From the line with "ips_timed_disable_instr_s st_nxt;" to the line with "assign remaining = st_r.left;", retype every line exactly, including those two, and leave out the rest of the data below.

### [Available records]
══════════════════════════════

==> src/rtl/ips_regs.svh <==
// Register offsets, field positions, reset values and counts of the interrupt priority block.
`ifndef IPS_REGS_SVH
`define IPS_REGS_SVH
// ----------------------------------------------------------------------------
// Contract
// - Status bits 11:8 read the new CPU priority level, 0 to 11.
// - Status bits 6:0 read the pending vector code; code 0 is vector 8.
// - The largest pending-vector code stands for vector 135.
// - Status bits 15:12 and 7 read zero; all fields reset to zero.
// - With nesting disabled no user interrupt preempts a handler already running; traps still do.
// - Every user source priority resets to level 4.
// - A source reaches the core only while its enable bit is set.
// - Entry never clears a source flag; a flag still set is taken again.
// - Return restores the stacked low status byte and previous CPU level.
// - Trap flags stay set until software clears them and re-enter the handler.
// - CPU level 7 in the low status byte blocks all user interrupts.
// - Trap sources at levels 8 to 11 are masked only by a running trap at an equal or higher level.
// - Timed disable masks levels 1 to 6 for its period; level 7 still interrupts.
// - Several enabled sources may share one non-zero priority and all get served.
// - Priority code 000 disables a source; codes 1 to 7 are levels, 7 highest.
// ----------------------------------------------------------------------------

// ----------------------------------------------------------------------------
// Register offsets
// ----------------------------------------------------------------------------
`define IPS_OFF_STATUS   12'h000
`define IPS_OFF_CTRL1    12'h004
`define IPS_OFF_FLAG     12'h008
`define IPS_OFF_ENABLE   12'h00C
`define IPS_OFF_PRIO     12'h010
`define IPS_OFF_SRL      12'h014
`define IPS_OFF_TIMED_DISABLE_INSTR     12'h018

// ----------------------------------------------------------------------------
// Fields, reset values and counts
// ----------------------------------------------------------------------------
`define IPS_ADDR_W       12
`define IPS_DATA_W       32
`define IPS_ILR_MSB      11
`define IPS_ILR_LSB      8
`define IPS_VEC_MSB      6
`define IPS_NESTING_DISABLE_BIT   15
`define IPS_SRL_LVL_MSB  7
`define IPS_SRL_LVL_LSB  5
`define IPS_SRL_LOW_MSB  4
`define IPS_PRIO_W       3
`define IPS_PRIO_RESET   3'h4
`define IPS_PRIO_OFF     3'h0
`define IPS_USER_TOP     3'h7
`define IPS_TRAP_BASE    4'h8
`define IPS_VEC_BASE     8
`define IPS_TIMED_DISABLE_INSTR_CW      14
`define IPS_NTRAP_MAX    4
`endif

==> src/rtl/ips_pkg.sv <==
// Bus and core carrier types of the interrupt priority block.
package ips_pkg;
    `include "ips_regs.svh"

    typedef struct packed {
        logic                    psel;
        logic                    penable;
        logic                    pwrite;
        logic [`IPS_ADDR_W-1:0]  paddr;
        logic [`IPS_DATA_W-1:0]  pwdata;
    } ips_apb_req_s;

    typedef struct packed {
        logic                    pready;
        logic [`IPS_DATA_W-1:0]  prdata;
        logic                    pslverr;
    } ips_apb_rsp_s;

    typedef struct packed {
        logic                    req;
        logic                    is_trap;
        logic [1:0]              trap_idx;
        logic [`IPS_VEC_MSB:0]   code;
        logic [3:0]              level;
    } ips_core_req_s;

    typedef struct packed {
        logic                    ack;
        logic                    ret;
        logic                    timed_disable_instr;
        logic [`IPS_TIMED_DISABLE_INSTR_CW-1:0] timed_disable_instr_cnt;
    } ips_core_cmd_s;
endpackage

==> src/rtl/ips_arbiter.sv <==
// Priority selection among user sources and trap sources.
`timescale 1ns/1ps
`include "ips_regs.svh"
module ips_arbiter #(
    parameter int NSRC  = 8,
    parameter int NTRAP = 4
) (
    input  wire logic [NSRC-1:0]             src_flag,
    input  wire logic [NSRC-1:0]             src_en,
    input  wire logic [`IPS_PRIO_W*NSRC-1:0] src_prio,
    input  wire logic [NTRAP-1:0]            trap_flag,
    input  wire logic [3:0]                  cpu_lvl,
    input  wire logic                        user_ok,
    input  wire logic                        timed_disable_instr_on,
    output ips_pkg::ips_core_req_s           best
);
    import ips_pkg::*;

    logic [`IPS_PRIO_W-1:0] eff [NSRC];

    // ------------------------------------------------------------------------
    // Effective level per source
    // ------------------------------------------------------------------------
    for (genvar i = 0; i < NSRC; i++)
    begin : g_src
        logic [`IPS_PRIO_W-1:0] p;
        assign p = src_prio[`IPS_PRIO_W*i +: `IPS_PRIO_W];
        assign eff[i] = (src_flag[i] && src_en[i] && (p != `IPS_PRIO_OFF) && user_ok
                         && (!timed_disable_instr_on || p == `IPS_USER_TOP)) ? p : `IPS_PRIO_OFF;
    end

    // ------------------------------------------------------------------------
    // Selection
    // ------------------------------------------------------------------------
    // Strict comparison keeps the lower index on a tie.
    always_comb
    begin
        best = '0;
        best.level = cpu_lvl;
        for (int i = 0; i < NSRC; i++)
        begin
            if ({1'b0, eff[i]} > best.level)
            begin
                best.req = 1'b1;
                best.level = {1'b0, eff[i]};
                best.code = 7'(i);
            end
        end
        for (int t = 0; t < NTRAP; t++)
        begin
            if (trap_flag[t] && (`IPS_TRAP_BASE + 4'(t)) > best.level)
            begin
                best.req = 1'b1;
                best.is_trap = 1'b1;
                best.trap_idx = 2'(t);
                best.level = `IPS_TRAP_BASE + 4'(t);
                best.code = '0;
            end
        end
    end
endmodule

==> src/rtl/ips_disable_timer.sv <==
// Down counter that holds the timed disable window.
`timescale 1ns/1ps
`include "ips_regs.svh"
module ips_disable_timer #(
    parameter int CW = `IPS_TIMED_DISABLE_INSTR_CW
) (
    input  wire logic          pclk,
    input  wire logic          presetn,
    input  wire logic          start,
    input  wire logic [CW-1:0] count,
    output logic               active,
    output logic [CW-1:0]      remaining
);
    import ips_pkg::*;

    typedef struct packed {
        logic [CW-1:0] left;
    } ips_timed_disable_instr_s;

    ips_timed_disable_instr_s st_r;
    ips_timed_disable_instr_s st_nxt;

    // A new start reloads the window with its count, so a back to back disable restarts it.
    always_comb
    begin
        st_nxt = st_r;
        if (start)
        begin
            st_nxt.left = count;
        end
        else if (st_r.left != '0)
        begin
            st_nxt.left = st_r.left - 1'b1;
        end
    end

    always_ff @(posedge pclk or negedge presetn)
    begin
        if (!presetn)
        begin
            st_r <= '0;
        end
        else
        begin
            st_r <= st_nxt;
        end
    end

    assign active = (st_r.left != '0);
    assign remaining = st_r.left;
endmodule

══════════════════════════════

### [Task result]
    ips_timed_disable_instr_s st_nxt;

    // A new start reloads the window with its count, so a back to back disable restarts it.
    always_comb
    begin
        st_nxt = st_r;
        if (start)
        begin
            st_nxt.left = count;
        end
        else if (st_r.left != '0)
        begin
            st_nxt.left = st_r.left - 1'b1;
        end
    end

    always_ff @(posedge pclk or negedge presetn)
    begin
        if (!presetn)
        begin
            st_r <= '0;
        end
        else
        begin
            st_r <= st_nxt;
        end
    end

    assign active = (st_r.left != '0);
    assign remaining = st_r.left;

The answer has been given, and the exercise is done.